Según dijeron fuentes de su entorno, Vidal evaluaría la posibilidad de postularse para jefa de Gobierno en la ciudad de Buenos Aires en los comicios de este año en el caso de que se produzca un «consenso interno» en el partido amarillo para que ello suceda.
Es decir, deberían ponerse de acuerdo los dos precandidatos presidenciales del PRO y el ex mandatario Mauricio Macri para que la ex gobernadora bonaerense se presente en las PASO del 13 de agosto venidero como la única aspirante al cargo que ejerce hoy Horacio Rodríguez Larreta dentro de ese espacio.
De momento, en filas del oficialismo porteño, los ministros Jorge Macri (Gobierno) y Fernán Quirós (Salud) se mantienen en carrera para competir por la Jefatura de Gobierno de la Ciudad en las Primarias Abiertas, Simultáneas y Obligatorias (PASO), después de que la titular de la cartera de Educación, Soledad Acuña, desistiera de sus pretensiones electorales.

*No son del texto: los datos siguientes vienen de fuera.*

[src/rtl/myrisc16_mem_arbiter_if.sv]
// ---------------------------------------------------------------------------
// myrisc16_mem_arbiter_if
//   Bundles the two requester ports and the block-RAM port of the myrisc16
//   memory arbiter.
//
//   Requester ports (p = 0 core, p = 1 PMOD loader / debug):
//     in_req<p>, in_we<p>, in_addr<p>, in_wdata<p>   request side
//     out_gnt<p>, out_rvalid<p>, out_rdata<p>        response side
//   RAM port:
//     out_mem_addr, out_mem_we, out_mem_wdata        to RAM
//     in_mem_rdata                                   from RAM (1-cycle latency)
//   Status:
//     out_conflicts                                  contention counter
//
//   Modports:
//     slave  - the arbiter itself
//     master - the surrounding system (requesters plus RAM)
// ---------------------------------------------------------------------------
interface myrisc16_mem_arbiter_if #(
  parameter int AW = 8,
  parameter int DW = 16
);
  logic          in_req0;
  logic          in_we0;
  logic [AW-1:0] in_addr0;
  logic [DW-1:0] in_wdata0;
  logic          out_gnt0;
  logic          out_rvalid0;
  logic [DW-1:0] out_rdata0;

  logic          in_req1;
  logic          in_we1;
  logic [AW-1:0] in_addr1;
  logic [DW-1:0] in_wdata1;
  logic          out_gnt1;
  logic          out_rvalid1;
  logic [DW-1:0] out_rdata1;

  logic [AW-1:0] out_mem_addr;
  logic          out_mem_we;
  logic [DW-1:0] out_mem_wdata;
  logic [DW-1:0] in_mem_rdata;

  logic [15:0]   out_conflicts;

  modport slave (
    input  in_req0, in_we0, in_addr0, in_wdata0,
    input  in_req1, in_we1, in_addr1, in_wdata1,
    input  in_mem_rdata,
    output out_gnt0, out_rvalid0, out_rdata0,
    output out_gnt1, out_rvalid1, out_rdata1,
    output out_mem_addr, out_mem_we, out_mem_wdata,
    output out_conflicts
  );

  modport master (
    output in_req0, in_we0, in_addr0, in_wdata0,
    output in_req1, in_we1, in_addr1, in_wdata1,
    output in_mem_rdata,
    input  out_gnt0, out_rvalid0, out_rdata0,
    input  out_gnt1, out_rvalid1, out_rdata1,
    input  out_mem_addr, out_mem_we, out_mem_wdata,
    input  out_conflicts
  );
endinterface

[src/rtl/myrisc16_mem_arbiter.sv]
// ---------------------------------------------------------------------------
// myrisc16_mem_arbiter
//   Shares one synchronous single-port block RAM between the myrisc16 core
//   (port 0) and the PMOD program loader / debug port (port 1).
//
//   Ports:
//     in_clock       system clock, rising edge
//     in_reset       synchronous active-high reset
//     bus            myrisc16_mem_arbiter_if.slave (requesters, RAM, counter)
//     out_dbg_state  current FSM state (0 = IDLE, 1 = ACCESS)
//
//   Handshake: a requester raises in_req<p> with addr/we/wdata stable and
//   keeps them stable until out_gnt<p> has pulsed. The request is sampled in
//   IDLE (cycle N), the RAM access and out_gnt<p> happen in N+1, and a read
//   returns out_rvalid<p> with out_rdata<p> in N+2. In N+2 the requester
//   either drops in_req<p> or presents its next request, which is arbitrated
//   in that same cycle. There is no back-pressure on responses.
//
//   Arbitration: fixed priority to port 1 with a starvation override for
//   port 0 after STARVE_LIMIT consecutive lost contentions. Defining
//   MYRISC16_ARB_ROUND_ROBIN_EN replaces this with a 1-bit round-robin
//   pointer and removes the starvation counter.
// ---------------------------------------------------------------------------
module myrisc16_mem_arbiter #(
  parameter int AW           = 8,
  parameter int DW           = 16,
  parameter int STARVE_LIMIT = 3
) (
  input  logic                  in_clock,
  input  logic                  in_reset,
  myrisc16_mem_arbiter_if.slave bus,
  output logic                  out_dbg_state
);

  typedef enum logic {
    ST_IDLE   = 1'b0,
    ST_ACCESS = 1'b1
  } state_e;

  state_e        state_q, state_d;
  logic [AW-1:0] mem_addr_q, mem_addr_d;
  logic          mem_we_q, mem_we_d;
  logic [DW-1:0] mem_wdata_q, mem_wdata_d;
  logic          winner_q, winner_d;
  logic          rvalid0_q, rvalid0_d;
  logic          rvalid1_q, rvalid1_d;
  logic [DW-1:0] rdata0_q, rdata0_d;
  logic [DW-1:0] rdata1_q, rdata1_d;
  logic [15:0]   conflicts_q, conflicts_d;
  logic          both_req;
  logic          pick1;

`ifdef MYRISC16_ARB_ROUND_ROBIN_EN
  // Port that wins the next contention; flips to the other port on every grant.
  logic          rr_ptr_q, rr_ptr_d;
`else
  localparam logic [3:0] STARVE_LIM_C = 4'(STARVE_LIMIT);
  logic [3:0]    starve_q, starve_d;
`endif

  assign both_req = bus.in_req0 & bus.in_req1;

  always_comb begin
    state_d     = state_q;
    mem_addr_d  = mem_addr_q;
    mem_we_d    = 1'b0;
    mem_wdata_d = mem_wdata_q;
    winner_d    = winner_q;
    rvalid0_d   = 1'b0;
    rvalid1_d   = 1'b0;
    // Read data is captured in the same cycle it is presented as valid.
    rdata0_d    = rvalid0_q ? bus.in_mem_rdata : rdata0_q;
    rdata1_d    = rvalid1_q ? bus.in_mem_rdata : rdata1_q;
    conflicts_d = conflicts_q;
    pick1       = 1'b0;
`ifdef MYRISC16_ARB_ROUND_ROBIN_EN
    rr_ptr_d    = rr_ptr_q;
`else
    starve_d    = starve_q;
`endif

    case (state_q)
      ST_IDLE: begin
        if (bus.in_req0 | bus.in_req1) begin
          if (both_req) begin
            if (conflicts_q != 16'hFFFF) begin
              conflicts_d = conflicts_q + 16'd1;
            end
`ifdef MYRISC16_ARB_ROUND_ROBIN_EN
            pick1 = rr_ptr_q;
`else
            if (starve_q == STARVE_LIM_C) begin
              pick1 = 1'b0;
            end else begin
              pick1    = 1'b1;
              starve_d = starve_q + 4'd1;
            end
`endif
          end else begin
            pick1 = bus.in_req1;
          end
`ifdef MYRISC16_ARB_ROUND_ROBIN_EN
          rr_ptr_d = ~pick1;
`else
          if (!pick1) begin
            starve_d = '0;
          end
`endif
          winner_d    = pick1;
          mem_addr_d  = pick1 ? bus.in_addr1  : bus.in_addr0;
          mem_we_d    = pick1 ? bus.in_we1    : bus.in_we0;
          mem_wdata_d = pick1 ? bus.in_wdata1 : bus.in_wdata0;
          state_d     = ST_ACCESS;
        end
      end
      ST_ACCESS: begin
        // mem_we_d keeps its default of 0 so the strobe drops on leaving.
        state_d   = ST_IDLE;
        rvalid0_d = ~mem_we_q & ~winner_q;
        rvalid1_d = ~mem_we_q &  winner_q;
      end
      default: state_d = ST_IDLE;
    endcase
  end

  always_ff @(posedge in_clock) begin
    if (in_reset) begin
      state_q     <= ST_IDLE;
      mem_addr_q  <= '0;
      mem_we_q    <= 1'b0;
      mem_wdata_q <= '0;
      winner_q    <= 1'b0;
      rvalid0_q   <= 1'b0;
      rvalid1_q   <= 1'b0;
      rdata0_q    <= '0;
      rdata1_q    <= '0;
      conflicts_q <= '0;
`ifdef MYRISC16_ARB_ROUND_ROBIN_EN
      rr_ptr_q    <= 1'b0;
`else
      starve_q    <= '0;
`endif
    end else begin
      state_q     <= state_d;
      mem_addr_q  <= mem_addr_d;
      mem_we_q    <= mem_we_d;
      mem_wdata_q <= mem_wdata_d;
      winner_q    <= winner_d;
      rvalid0_q   <= rvalid0_d;
      rvalid1_q   <= rvalid1_d;
      rdata0_q    <= rdata0_d;
      rdata1_q    <= rdata1_d;
      conflicts_q <= conflicts_d;
`ifdef MYRISC16_ARB_ROUND_ROBIN_EN
      rr_ptr_q    <= rr_ptr_d;
`else
      starve_q    <= starve_d;
`endif
    end
  end

  assign bus.out_gnt0      = (state_q == ST_ACCESS) & ~winner_q;
  assign bus.out_gnt1      = (state_q == ST_ACCESS) &  winner_q;
  assign bus.out_rvalid0   = rvalid0_q;
  assign bus.out_rvalid1   = rvalid1_q;
  assign bus.out_rdata0    = rvalid0_q ? bus.in_mem_rdata : rdata0_q;
  assign bus.out_rdata1    = rvalid1_q ? bus.in_mem_rdata : rdata1_q;
  assign bus.out_mem_addr  = mem_addr_q;
  // Gated so a reset landing on an ACCESS cycle can never commit a write.
  assign bus.out_mem_we    = mem_we_q & ~in_reset;
  assign bus.out_mem_wdata = mem_wdata_q;
  assign bus.out_conflicts = conflicts_q;
  assign out_dbg_state     = state_q;

endmodule
[src/flat_wrapper.sv]
// flat-port wrapper written by rule: the top's interface ports become plain ports
module myrisc16_mem_arbiter_flat 
#(
  parameter int AW           = 8,
  parameter int DW           = 16,
  parameter int STARVE_LIMIT = 3
)
  (in_clock, in_reset, out_dbg_state, bus_in_req0, bus_in_we0, bus_in_addr0, bus_in_wdata0, bus_in_req1, bus_in_we1, bus_in_addr1, bus_in_wdata1, bus_in_mem_rdata, bus_out_gnt0, bus_out_rvalid0, bus_out_rdata0, bus_out_gnt1, bus_out_rvalid1, bus_out_rdata1, bus_out_mem_addr, bus_out_mem_we, bus_out_mem_wdata, bus_out_conflicts);
  myrisc16_mem_arbiter_if #(.AW(AW), .DW(DW)) bus_i ();
  input  logic in_clock;
  input  logic in_reset;
  output logic out_dbg_state;
  input wire logic [$bits(bus_i.in_req0)-1:0] bus_in_req0;
  input wire logic [$bits(bus_i.in_we0)-1:0] bus_in_we0;
  input wire logic [$bits(bus_i.in_addr0)-1:0] bus_in_addr0;
  input wire logic [$bits(bus_i.in_wdata0)-1:0] bus_in_wdata0;
  input wire logic [$bits(bus_i.in_req1)-1:0] bus_in_req1;
  input wire logic [$bits(bus_i.in_we1)-1:0] bus_in_we1;
  input wire logic [$bits(bus_i.in_addr1)-1:0] bus_in_addr1;
  input wire logic [$bits(bus_i.in_wdata1)-1:0] bus_in_wdata1;
  input wire logic [$bits(bus_i.in_mem_rdata)-1:0] bus_in_mem_rdata;
  output wire logic [$bits(bus_i.out_gnt0)-1:0] bus_out_gnt0;
  output wire logic [$bits(bus_i.out_rvalid0)-1:0] bus_out_rvalid0;
  output wire logic [$bits(bus_i.out_rdata0)-1:0] bus_out_rdata0;
  output wire logic [$bits(bus_i.out_gnt1)-1:0] bus_out_gnt1;
  output wire logic [$bits(bus_i.out_rvalid1)-1:0] bus_out_rvalid1;
  output wire logic [$bits(bus_i.out_rdata1)-1:0] bus_out_rdata1;
  output wire logic [$bits(bus_i.out_mem_addr)-1:0] bus_out_mem_addr;
  output wire logic [$bits(bus_i.out_mem_we)-1:0] bus_out_mem_we;
  output wire logic [$bits(bus_i.out_mem_wdata)-1:0] bus_out_mem_wdata;
  output wire logic [$bits(bus_i.out_conflicts)-1:0] bus_out_conflicts;
  assign bus_i.in_req0 = bus_in_req0;
  assign bus_i.in_we0 = bus_in_we0;
  assign bus_i.in_addr0 = bus_in_addr0;
  assign bus_i.in_wdata0 = bus_in_wdata0;
  assign bus_i.in_req1 = bus_in_req1;
  assign bus_i.in_we1 = bus_in_we1;
  assign bus_i.in_addr1 = bus_in_addr1;
  assign bus_i.in_wdata1 = bus_in_wdata1;
  assign bus_i.in_mem_rdata = bus_in_mem_rdata;
  assign bus_out_gnt0 = bus_i.out_gnt0;
  assign bus_out_rvalid0 = bus_i.out_rvalid0;
  assign bus_out_rdata0 = bus_i.out_rdata0;
  assign bus_out_gnt1 = bus_i.out_gnt1;
  assign bus_out_rvalid1 = bus_i.out_rvalid1;
  assign bus_out_rdata1 = bus_i.out_rdata1;
  assign bus_out_mem_addr = bus_i.out_mem_addr;
  assign bus_out_mem_we = bus_i.out_mem_we;
  assign bus_out_mem_wdata = bus_i.out_mem_wdata;
  assign bus_out_conflicts = bus_i.out_conflicts;
  myrisc16_mem_arbiter #(.AW(AW), .DW(DW), .STARVE_LIMIT(STARVE_LIMIT)) u_core (.in_clock(in_clock), .in_reset(in_reset), .bus(bus_i), .out_dbg_state(out_dbg_state));
endmodule
[config.mk]
export PLATFORM = sky130hd
export DESIGN_NAME = myrisc16_mem_arbiter_flat
export DESIGN_NICKNAME = d
export VERILOG_FILES = /design/src/rtl/myrisc16_mem_arbiter_if.sv /design/src/rtl/myrisc16_mem_arbiter.sv /design/src/flat_wrapper.sv
export SDC_FILE = /design/constraint.sdc
export NUM_CORES = 1
export LEC_CHECK = 0
export CORE_MARGIN = 2
export CORE_UTILIZATION = 42
export CTS_CLUSTER_SIZE = 14
export DETAILED_ROUTE_END_ITERATION = 10
export GPL_ROUTABILITY_DRIVEN = 0
export PLACE_DENSITY = 0.84
export SYNTH_ARGS = -nofsm -noshare
export SYNTH_HDL_FRONTEND = slang
export SYNTH_SLANG_ARGS = --single-unit
[constraint.sdc]
create_clock -name in_clock -period 2.56 [get_ports in_clock]
set_clock_uncertainty 0.1 [all_clocks]
set_input_delay 0.768 -clock in_clock [delete_from_list [all_inputs] [get_ports in_clock]]
set_output_delay 0.768 -clock in_clock [all_outputs]
set_load 0.01 [all_outputs]
==> impl_metrics.py <==
metrics = {
    "floorplanning": {
        "dieArea_um2": 9030,
        "start_util_pct": 42.8,
        "die_w_um": 95.0,
        "die_h_um": 95.0,
        "coreArea_um2": 8130,
        "num_rows": 33,
        "ioPinCount": 148,
    },
    "power_and_ir_drop": {
        "pwr-share-comb_pct": 17.3,
        "p_seq_share_pct": 48.8,
        "leakage_nw": 2.12,
        "p_clk_share_pct": 33.9,
        "finalPower_mw": 2.76,
        "vdd_drop_max_v": 0.000333,
        "powerDensity_nw_per_um2": 528,
        "netSwitchingFraction_pct": 25.5,
        "p_int_mw": 2.06,
        "p_switching_uw": 705,
    },
    "cells_and_area": {
        "multi_input_area_um2": 1770,
        "final_util_pct": 64.4,
        "register_area_um2": 1620,
        "nets": 576,
        "most-common-layout-cells": "clkdlybuf4s50_1, dfxtp_1, mux2_2, and2_1, buf_2",
        "fill_cells": 691,
        "num_antenna_cells": 0,
        "area_growth_pct": 50.4,
        "drive_gt1_share_pct": 21.2,
        "final_common_cell": "clkdlybuf4s50_1",
        "layoutNonFillerInstCount": 614,
    },
    "global_route": {
        "antenna_found_initial": 0,
        "grt_usage_pct": 18.9,
        "overflow": 0,
        "grt_max_degree": 51,
        "grt_pass1_wl_mm": 13.4,
        "grt_pass1_vias": 2943,
    },
    "critical_path": {
        "end_kind": "output pin",
        "rr_startpoint": "u_core.bus.out_conflicts[5]$_SDFFE_PP0P_",
        "crit_chain": "clkdlybuf4s50_1 -> mux2_2 -> buf_2",
        "cpPeakStageDelay_ns": 0.44,
        "setup.worst_path.start": "bus_in_mem_rdata[1]",
        "arrival_ns": 1.66,
        "crit_type": "in -> out",
        "critPathLaunchType": "primary input",
        "worstPathMaxFanout": 2,
        "crit_path_top_delay_cell": "clkdlybuf4s50_1",
        "worstPathRequired_ns": 1.69,
    },
    "logic_synthesis": {
        "yosysSeqAreaShare_pct": 46.6,
        "syn_inst": 349,
        "ys.warnings.count": 0,
        "syn_area_per_cell_um2": 9.97,
        "synth_cell_types": 35,
        "synth-seq-cells": 81,
        "synth_fp_nets": 421,
        "syn_area_um2": 3480,
    },
    "placement": {
        "hpwlAfterDp_mm": 6.49,
        "io_buffer_count": 147,
        "dp.cells": 598,
    },
    "route": {
        "via_per_inst": 5.09,
        "ant_nets": 0,
        "firstDrtPassIters": 4,
        "route.detailed.drc": 0,
        "routedWlPerCell_um": 14.1,
        "drt_wl_total_mm": 8.67,
        "num_vias": 3127,
        "drt_iter0_markers": 41,
    },
    "timing": {
        "setup_viol": 0,
        "tightest_slew_ns": 0.802,
        "fmax_ghz": 0.396,
        "maxSlewViolCount": 0,
        "relSlewSlack_pct": 46.1,
        "whs_ns": 0.369,
        "rsz0062_at_grt": "no",
        "min_period_ns": 2.52,
        "hold_violations": 0,
        "min_period_over_period_pct": 98.6,
    },
    "status": {
        "status": "completed",
    },
    "clocking": {
        "htreeDepth": 3,
        "clock-root-buffer": "clkbuf_8",
        "cts_tree": "done",
        "cts_buffer_depth": 2,
        "clock_latency_ns": 0.35,
        "cts_buffers": 9,
        "path_clk_slew_ns": 0.08,
        "hold_buffers": 0,
        "cts_sinks": 81,
    },
    "run": {
        "drv_cap": 0,
    },
    "min_path": {
        "hold_path_class": "reg -> reg",
        "holdCritStartpoint": "u_core.starve_q[3]$_SDFFE_PP0P_",
    },
}
layout make-up:
cell class	count	share of cell area, %
Clock inverter	7	1.48
Multi-Input combinational cell	242	33.8
Timing Repair Buffer	165	28.5
Tap cell	105	2.51
Sequential cell	81	31.0
Inverter	5	0.358
Clock buffer	9	2.37
per-stage QoR:
step	setup WS (ns)	TNS (ns)	cell area, µm²
3_3_place_gp	-0.276	-9.37	5190
3_5_place_dp	-0.297	-10.28	5190
6_report	0.0369	0	5240
4_1_cts	0.0000833	0	5310
2_1_floorplan	0.266	0	3480
5_1_grt	0.0182	0	5240
layer usage:
| layer | part of all wire (%) | global-route usage, % | up-vias |
|---|---|---|---|
| li1 | - | - | 1572 |
| met1 | 40 | 20.3 | 1437 |
| met2 | 50 | 34.3 | 109 |
| met3 | 9.0 | 6.17 | 9 |
| met4 | 1.3 | 7.13 | 0 |
| met5 | 0 | 0 | - |
worst max-delay path: cells and delay by family:
family | cells | cell delay (ns)
buf+inv | 2 | 0.59
mux | 1 | 0.30
flip-flops by register name, indices dropped and copies added (netlist names):
name                      count
u_core.bus.out_conflicts     16
u_core.bus.out_mem_addr       8
u_core.bus.out_mem_wdata     16
u_core.bus.out_rvalid0        1
u_core.bus.out_rvalid1        1
u_core.mem_we_q               1
u_core.out_dbg_state          1
u_core.rdata0_q              16
u_core.rdata1_q              16
u_core.starve_q               4
u_core.winner_q               1
Yosys cell counts, drive strengths merged:
cell type | count | area [µm²]
a31o | 1 | 8.76
or2 | 1 | 6.26
nor3 | 4 | 20.0
nand2 | 11 | 41.3
nor4 | 2 | 12.5
and2 | 33 | 206
or4b | 1 | 10.0
o31ai | 6 | 45.0
nand4 | 6 | 52.6
o41ai | 3 | 26.3
mux2 | 34 | 383
nand2b | 1 | 6.26
nand4bb | 1 | 11.3
or3 | 5 | 31.3
nand3b | 1 | 7.51
o311ai | 2 | 17.5
inv | 5 | 18.8
nor2 | 31 | 116
and4 | 1 | 8.76
o21ai | 4 | 20.0
a211oi | 25 | 188
clkbuf | 14 | 52.6
dfxtp | 81 | 1620
or4 | 10 | 75.1
and3b | 1 | 8.76
buf | 7 | 32.5
mux2i | 26 | 260
a21oi | 15 | 75.1
nand3 | 5 | 25.0
nor3b | 2 | 15.0
nor2b | 7 | 43.8
a311oi | 1 | 8.76
ha | 2 | 25.0
kinds of logic (layout without fill, tap and decap cells):
logic type	count (synthesis)	after routing	synth area share [%]
adder cells (fa/ha/maj)	2	2	0.719
AO/OA/AOI/OAI	57	57	11.2
flip-flops	81	81	46.6
AND/OR/NAND/NOR	123	123	20.1
multiplexers	60	60	18.5
buffers and inverters	26	186	2.98
path summary, 6_finish.rpt:
path                            slack, ns  cells after the start                                        end
worst max-delay path                 0.04                      3                          bus_out_rdata1[1]
worst min-delay path                 0.37                      2            u_core.starve_q[3]$_SDFFE_PP0P_
worst max register to register       0.44                      4  u_core.bus.out_conflicts[15]$_SDFFE_PP0P_
worst min register to register       0.37                      2            u_core.starve_q[3]$_SDFFE_PP0P_
power by group through the flow:
| stage | Sequential (mW) | Combinational, mW | Clock [mW] |
|---|---|---|---|
| detailed placement | 1.38 | 0.503 | 0 |
| floorplan | 1.39 | 0.184 | 0 |
| CTS | 1.35 | 0.488 | 0.962 |
| global route | 1.36 | 0.519 | 1.02 |
| finish | 1.35 | 0.478 | 0.937 |
| global placement | 1.38 | 0.492 | 0 |
timing repair:
item,CTS,global route
endpoints found under the hold margin,0,0
pin swaps,0,0
gates resized for setup,116,14
buffers inserted,0,0
setup endpoints to repair,32,15
Power figures use the tool's default switching activity.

Dentro de Juntos por el Cambio (JxC) también pugnan por suceder a Rodríguez Larreta como alcalde capitalino el senador radical Martín Lousteau y el diputado nacional Ricardo López Murphy, en representación de Republicanos Unidos. En el caso de Vidal, según pudo averiguar NA, únicamente se presentaría en las PASO si en el seno del PRO se produjera un consenso para designarla como la «candidata de unidad» del espacio en la Ciudad.
Ese eventual acuerdo debería estar rubricado por Rodríguez Larreta, Patricia Bullrich y Macri: tres de los principales referentes del PRO en la actualidad, además de la propia Vidal. Las fuentes consultadas dijeron a esta agencia que la chance de postularse en territorio porteño no se trata de «una especulación de ella» tras su decisión de bajarse de la carrera presidencial, aunque sí consideraría un ofrecimiento en tal sentido.
Sin embargo, «el escenario debería ser de unidad», insistieron desde el entorno de la diputada nacional, en pos del objetivo (electoral) de mantener al partido amarillo al frente de la conducción de la Ciudad, ante la amenaza de Lousteau. «Lo que está claro es que no será la tercera precandidata del PRO en las PASO de agosto», agregaron.